# Disillusioned by it all



## Timer (Feb 10, 2011)

Well here I am, 9 months now with DP/DR.

I've read so many different 'how I was cured' threads, taken hundreds of pounds worth of supplements, read books about anxiety and how to treat it but when I look at it all, I feel NO closer to recovery, REALLY, if I'm honest to myself..

The last week or so I have been trying to do things, saw my friends, been excersising etc, trying yet new supplements but I wonder, who am I trying to kid? All the time while doing those things, it felt like a chore, I felt no connection to it all and merely pushed myself through it.

I wonder is it because I haven't been trying that - "carry on as normal" method long enough to see results, or maybe some people just dont see results?

My DR is such that I can't work at the moment, its pretty much disabled me because of the visual symptoms I have and the concentration and focus symptoms, am I trying to get to a point where I can just handle it and act as if its ok rather than being cured and actually feel connected all the time (normal)? I speak to people on here who work, hold down relationships as normal etc and then will turn around and say they are dp/dr'ed. Well thats not the same feeling I'm going through...If I could go to work, get on with relationships, friends family etc I wouldn't be dp/dr'ed so God knows what I have.

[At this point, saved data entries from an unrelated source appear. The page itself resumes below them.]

File: src/logic/merge_config_fsm.sv
/*
 * Setup state machine for the merge data generator
 * Requests and captures the merge configuration,
 * enables merging and pauses on output programmable-full
 */

`timescale 1ns/1ps

module merge_config_fsm
    import merge_pkg::*;
(
    input  logic       ap_clk,
    input  logic       areset_generator,
    input  logic       config_request,
    input  logic       config_valid,
    input  lane_mask_t config_merge_mask,
    input  ops_mask_t  config_ops_mask,
    input  logic       out_prog_full,
    output logic       config_setup,
    output logic       merge_enable,
    output lane_mask_t merge_mask,
    output ops_mask_t  ops_mask,
    output logic       running
);

    merge_state_t state;
    merge_state_t next_state;

    // ----------------------------------------
    // State register
    // ----------------------------------------
    always_ff @(posedge ap_clk) begin
        if (areset_generator) begin
            state <= st_reset;
        end else begin
            state <= next_state;
        end
    end

    always_comb begin
        next_state = state;
        case (state)
            st_reset:      next_state = st_idle;
            st_idle:       next_state = st_setup_idle;
            st_setup_idle: begin
                if (config_request) begin
                    next_state = st_setup_req;
                end
            end
            st_setup_req:  next_state = st_setup_wait;
            st_setup_wait: begin
                if (config_valid) begin
                    next_state = st_start;
                end
            end
            st_start:      next_state = st_busy;
            st_busy: begin
                if (out_prog_full) begin
                    next_state = st_pause;
                end
            end
            st_pause: begin
                if (!out_prog_full) begin
                    next_state = st_busy;
                end
            end
            default:       next_state = st_reset;
        endcase
    end

    // ----------------------------------------
    // Configuration capture
    // ----------------------------------------
    always_ff @(posedge ap_clk) begin
        if (state == st_setup_wait && config_valid) begin
            merge_mask <= config_merge_mask;
            ops_mask   <= config_ops_mask;
        end
    end

    // Setup strobe lasts exactly the one cycle spent in st_setup_req
    assign config_setup = (state == st_setup_req);
    assign merge_enable = (state == st_busy);
    assign running      = (state inside {st_start, st_busy, st_pause});

    // Lane 0 supplies meta, so it has to be part of every merge
    a_mask_has_lane0 : assert property (
        @(posedge ap_clk) disable iff (areset_generator) running |-> merge_mask[0]
    ) else $error("merge_config_fsm: merge mask without lane 0");

endmodule : merge_config_fsm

Apologies, this is a bit negative in tone, also very self centered and self pitying but its just how I'm feeling today, I know theres no quick fix, and I guess I will get back on with my recovery plans (hopes) tomorrow, but just needed to say how I felt right now, I really really wanna just get on with my life now have this constant floaty/heavy head feeling 24/7.


----------



## PhoenixDown (Mar 3, 2011)

I am totally with you Timer. Ever since I got this I have been on a righteous DP path. Supplements, distraction, work, therapy, anxiety books, love... and I can say that at the end of 7 months of dealing with this that essentially nothing has changed. Now that I am so exhausted from battling it, I don't feel I can engage in the positive activities very much. My will is starting to wane... only because there has been no benefit to my battle. Very defeatist, but I think DP fucks you up like that.

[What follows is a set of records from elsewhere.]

`src/logic/merge_pkg.sv`:
```
/*
 * Shared definitions for the merge data generator
 * Lane, field and FIFO sizing constants
 * Engine packet struct, lane and ops mask types
 * Setup state machine encoding
 */

package merge_pkg;

    // ----------------------------------------
    // Sizing
    // ----------------------------------------
    localparam int merge_lanes = 4;
    localparam int num_fields  = 4;
    localparam int field_w     = 32;
    localparam int meta_w      = 16;

    // ----------------------------------------
    // FIFO geometry
    // ----------------------------------------
    localparam int fifo_depth  = 16;
    localparam int fifo_addr_w = 4;
    // Leaves room for merges still in flight when the pause kicks in
    localparam int prog_thresh = 8;

    // ----------------------------------------
    // Packet and mask types
    // ----------------------------------------
    // 16 bits of meta followed by the data fields, 144 bits total
    typedef struct packed {
        logic [meta_w-1:0]                 meta;
        logic [num_fields-1:0][field_w-1:0] field;
    } engine_packet_t;

    // One bit per input lane
    typedef logic [merge_lanes-1:0] lane_mask_t;

    // ops_mask[lane][field] selects that lane's field 0 for the output field
    typedef logic [merge_lanes-1:0][num_fields-1:0] ops_mask_t;

    // ----------------------------------------
    // Setup state machine
    // ----------------------------------------
    typedef enum logic [2:0] {
        st_reset,
        st_idle,
        st_setup_idle,
        st_setup_req,
        st_setup_wait,
        st_start,
        st_busy,
        st_pause
    } merge_state_t;

endpackage : merge_pkg

```
`src/logic/field_merge_stage.sv`:
```
/*
 * All-or-nothing pop across the masked lanes
 * Registered field merge into one output packet
 */

`timescale 1ns/1ps

module field_merge_stage
    import merge_pkg::*;
(
    input  logic           ap_clk,
    input  logic           areset_generator,
    input  logic           merge_enable,
    input  lane_mask_t     merge_mask,
    input  ops_mask_t      ops_mask,
    input  logic           lane_valid [merge_lanes],
    input  engine_packet_t lane_data [merge_lanes],
    output logic           lane_pop [merge_lanes],
    output logic           merged_valid,
    output engine_packet_t merged_data
);

    logic           fire;
    engine_packet_t merged_next;

    // ----------------------------------------
    // Pop decision
    // ----------------------------------------
    always_comb begin
        fire = merge_enable;
        for (int i = 0; i < merge_lanes; i++) begin
            if (merge_mask[i] && !lane_valid[i]) begin
                fire = 1'b0;
            end
        end
        for (int i = 0; i < merge_lanes; i++) begin
            lane_pop[i] = fire & merge_mask[i];
        end
    end

    // ----------------------------------------
    // Field selection
    // ----------------------------------------
    always_comb begin
        merged_next = lane_data[0];
        // Ascending scan so the highest masked lane wins
        for (int j = 0; j < num_fields; j++) begin
            for (int i = 0; i < merge_lanes; i++) begin
                if (merge_mask[i] && ops_mask[i][j]) begin
                    merged_next.field[j] = lane_data[i].field[0];
                end
            end
        end
    end

    always_ff @(posedge ap_clk) begin
        if (areset_generator) begin
            merged_valid <= 1'b0;
        end else begin
            merged_valid <= fire;
        end
    end

    always_ff @(posedge ap_clk) begin
        if (fire) begin
            merged_data <= merged_next;
        end
    end

    // Masks are captured once per setup and hold while merging
    a_masks_stable : assert property (
        @(posedge ap_clk) disable iff (areset_generator)
            merge_enable |-> ($stable(merge_mask) && $stable(ops_mask))
    ) else $error("field_merge_stage: masks changed while merging");

endmodule : field_merge_stage

```
`config.mk`:
```
export PLATFORM = sky130hd
export DESIGN_NAME = field_merge_stage
export DESIGN_NICKNAME = d
export VERILOG_FILES = /design/src/logic/merge_pkg.sv /design/src/logic/field_merge_stage.sv
export SDC_FILE = /design/constraint.sdc
export NUM_CORES = 1
export LEC_CHECK = 0
export BUFFER_PORTS_ARGS = -buffer_cell sky130_fd_sc_hd__buf_2
export CAP_MARGIN = 25
export CORE_AREA = 4 4 287 289
export CTS_BUF_LIST = sky130_fd_sc_hd__clkbuf_2
export DETAILED_ROUTE_END_ITERATION = 7
export DIE_AREA = 0 0 291 293
export PLACE_DENSITY = 0.44
export SYNTH_ARGS = -nofsm -noshare
export SYNTH_HDL_FRONTEND = slang
export SYNTH_SLANG_ARGS = --single-unit
```
`constraint.sdc`:
```
create_clock -name ap_clk -period 7.1 [get_ports ap_clk]
set_input_delay 0.355 -clock ap_clk [delete_from_list [all_inputs] [get_ports ap_clk]]
set_output_delay 0.355 -clock ap_clk [all_outputs]
set_load 0.02 [all_outputs]
```
==> flow_summary_export.csv <==
group,metric,value,unit
floorplan,die_area,0.08526,mm²
drt,ant_nets,0,
worst_setup_path,crit_buf_inv,4,
synthesis,ys_ff_latch,145,
timing,period_needed,2.720,ns
pwr,power_density,157.0,mW/mm²
cts,cts.path.max_buffers,2,
worst_setup_path,critPathMaxStageDelay,0.77,ns
synthesis,yosysUniqueCellTypes,33,
placement,gp_congestion,0.8044,
cts,cts_tree,"yes",
floorplan,core_area,0.07990,mm²
cts,htree_levels,4,
timing,rsz0062_at_grt,"no",
timing,whs,0.2294,ns
synthesis,synth.most_common_cell,"edfxtp_1",
status,status,"finished clean",
finish,drive_above_1_share,30.54,%
timing,period_share,38.31,%
drt,drtIter0Drc,1487,
timing,fin_tns_setup,0,ns
floorplan,start_util,12.23,%
floorplan,rows,104,
timing,drv_slew,0,
pwr,p_leak,6.735,nW
timing,fmax,367.7,MHz
worst_setup_path,start_kind,"input port",
worst_setup_path,worstSetupPathType,"input port to flop",
floorplan,die_w,291,µm
cts,cts_sinks,145,
synthesis,synth_fp_nets,1644,
synthesis,synth_edf_count,144,
run,cap_violations,0,
cts,path_clk_slew,0.36,ns
global_routing,grt_antenna_before_repair,21,
drt,wire_per_inst,26.23,µm
synthesis,yosys_most_used_dff,"edfxtp_1",
cts,cts-resized-gates,0,
drt,routed-via-count,13590,
timing,setup_viol,0,
worst_setup_path,crit_fanout,64,
drt,drc_errors,0,
worst_setup_path,critPathTopFamily,"buffers and inverters",
finish,nNetsFinal,2365,
drt,vias_per_cell,4.775,
synthesis,avgSynthCellArea,9.388,µm²
timing,relSlewSlack,23.39,%
synthesis,yosys_warnings,0,
synthesis,netlist_instances,1041,
floorplan,dieHeight,293,µm
pwr,peakVddDrop,105.1,µV
cts,cts-root-buf,"clkbuf_2",
synthesis,synth.top_cell.area_share,44.25,%
worst_setup_path,startpoint,"merge_enable",
synthesis,netlist_area,0.009773,mm²
drt,dr.pass1.iters,5,
global_routing,grt_max_degree,74,
pwr,totalPowerFinal,0.002683,W
global_routing,grt_overflow,0,
worst_setup_path,cp.arrival,3.35,ns
worst_setup_path,crit_top_cell,"dlygate4sd3_1",
cts,cts_made_buffers,17,
worst_setup_path,end_kind,"flop",
synthesis,synth_largest_area_cell,"edfxtp_1",
finish,regArea,0.004344,mm²
synthesis,yosys-top-cells-count,"edfxtp_1, and3_1, o21ai_0",
worst_setup_path,critPathSlowestCell,"buf_4",
global_routing,grt_pass1_vias,14174,
placement,io_buffers,414,
worst_setup_path,critPathRequiredTime,7.73,ns
timing,tightest_slew,1.145,ns
timing,hold_viol,0,
finish,syn2layout_area_growth,74.87,%
finish,multi_input_area,0.004841,mm²
worst_setup_path,worstPathCellList,"dlygate4sd3_1, buf_2, o2111ai_2, dlygate4sd3_1, nor2_4, buf_4",
synthesis,seq_area_frac_synth,44.45,%
floorplan,io_pins,752,
placement,hpwl,49.23,mm
hold_path,hp-start,"lane_valid[1]",
global_routing,grt_pass1_wl,102.7,mm
drt,routed_wirelength,74.64,mm
hold_path,hp-class,"input port to flop",
synthesis,ys_top_cells_by_area,"edfxtp_1, and3_1, a211oi_1, o31ai_1, o21ai_0",
finish,num-fill-cells,8871,
global_routing,grtUsageTotal,16.79,%
synthesis,async_flop_share,0,%
## cell families (layout without fill, tap and decap cells)
kind of cell	after synthesis	in the layout	share of synthesized area [%]
buffers and inverters	123	857	6.363
AO/OA/AOI/OAI	388	388	27.90
other	0	11	0
AND/OR/NAND/NOR	385	385	21.29
flip-flops	145	145	44.45
## state kept, by name (all words and copies together) (netlist names)
register,cells
merged_data,144
merged_valid,1
## power by group
part / leakage, nW / total, W / internal (W) / switching (W)
registers: 1.33 / 0.00106 / 0.00103 / 0.0000217
clock network: 0.162 / 0.000606 / 0.000134 / 0.000471
logic: 5.24 / 0.00102 / 0.000438 / 0.000583
## stage by stage
stage	utilization [%]	setup WS, ns	area, µm²	cells
floorplan	-	2.087	9776	1041
global placement	15.99	4.018	12770	2417
detailed placement	16.18	3.990	12930	2424
CTS	21.23	4.579	16960	2831
global route	21.36	4.404	17070	2837
finish	21.39	4.380	17090	2846
## cell type report
type	count	area share [%]
diodes	11	0.1611
flip-flops and latches	145	25.42
inverters	1	0.02196
repair buffers	824	36.68
clock buffers	17	0.4978
multi-input cells	773	28.33
well taps	1060	7.760
clock inverters	15	1.135
## placed cells by master (no fill, tap or decap), types with 2 or more instances in the layout
cell type,count
a211oi_1,95
a211oi_2,30
a21bo_2,3
a22o_4,3
a31oi_1,3
and2_2,5
and3_1,125
and3b_1,3
buf_12,6
buf_16,5
buf_2,412
buf_4,26
clkbuf_2,17
clkinv_8,5
diode_2,11
dlygate4sd3_1,375
edfxtp_1,144
inv_12,2
inv_6,4
inv_8,4
nand2_1,36
nand2_2,14
nand2b_1,2
nand3_1,96
nand3b_1,6
nor3_1,92
nor3b_1,2
o21ai_0,124
o21ai_1,33
o221a_2,3
o311ai_0,2
o31ai_1,90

I'm starting to experiment with anti-depressants now. As much as I wanted to put off that route, the positive time-related natural route has become questionable. I know soaking in the feelings make them worse, however, sometimes I prefer to do that than try and engage with the world. Regardless, I wish you my best and hope that things start resolving themselves for you.


----------



## LizzyB (Jun 7, 2011)

dont waste too much time and effort trying to cure this ( u can keep tryin wats available but dont put all ur hope on them cos dey might fail), try and cope with it in work, relationship, friend, family.

all u need to tell urself is 'Dont worry i can do this ', 'with time dp will go'.

with relationship and family, try and let them understand,if they dont nothin u can do, in work u can do part time so dat work wont be hard on u cos of concentration and focus problem and to keep d stress down, friends will adjust to the new you.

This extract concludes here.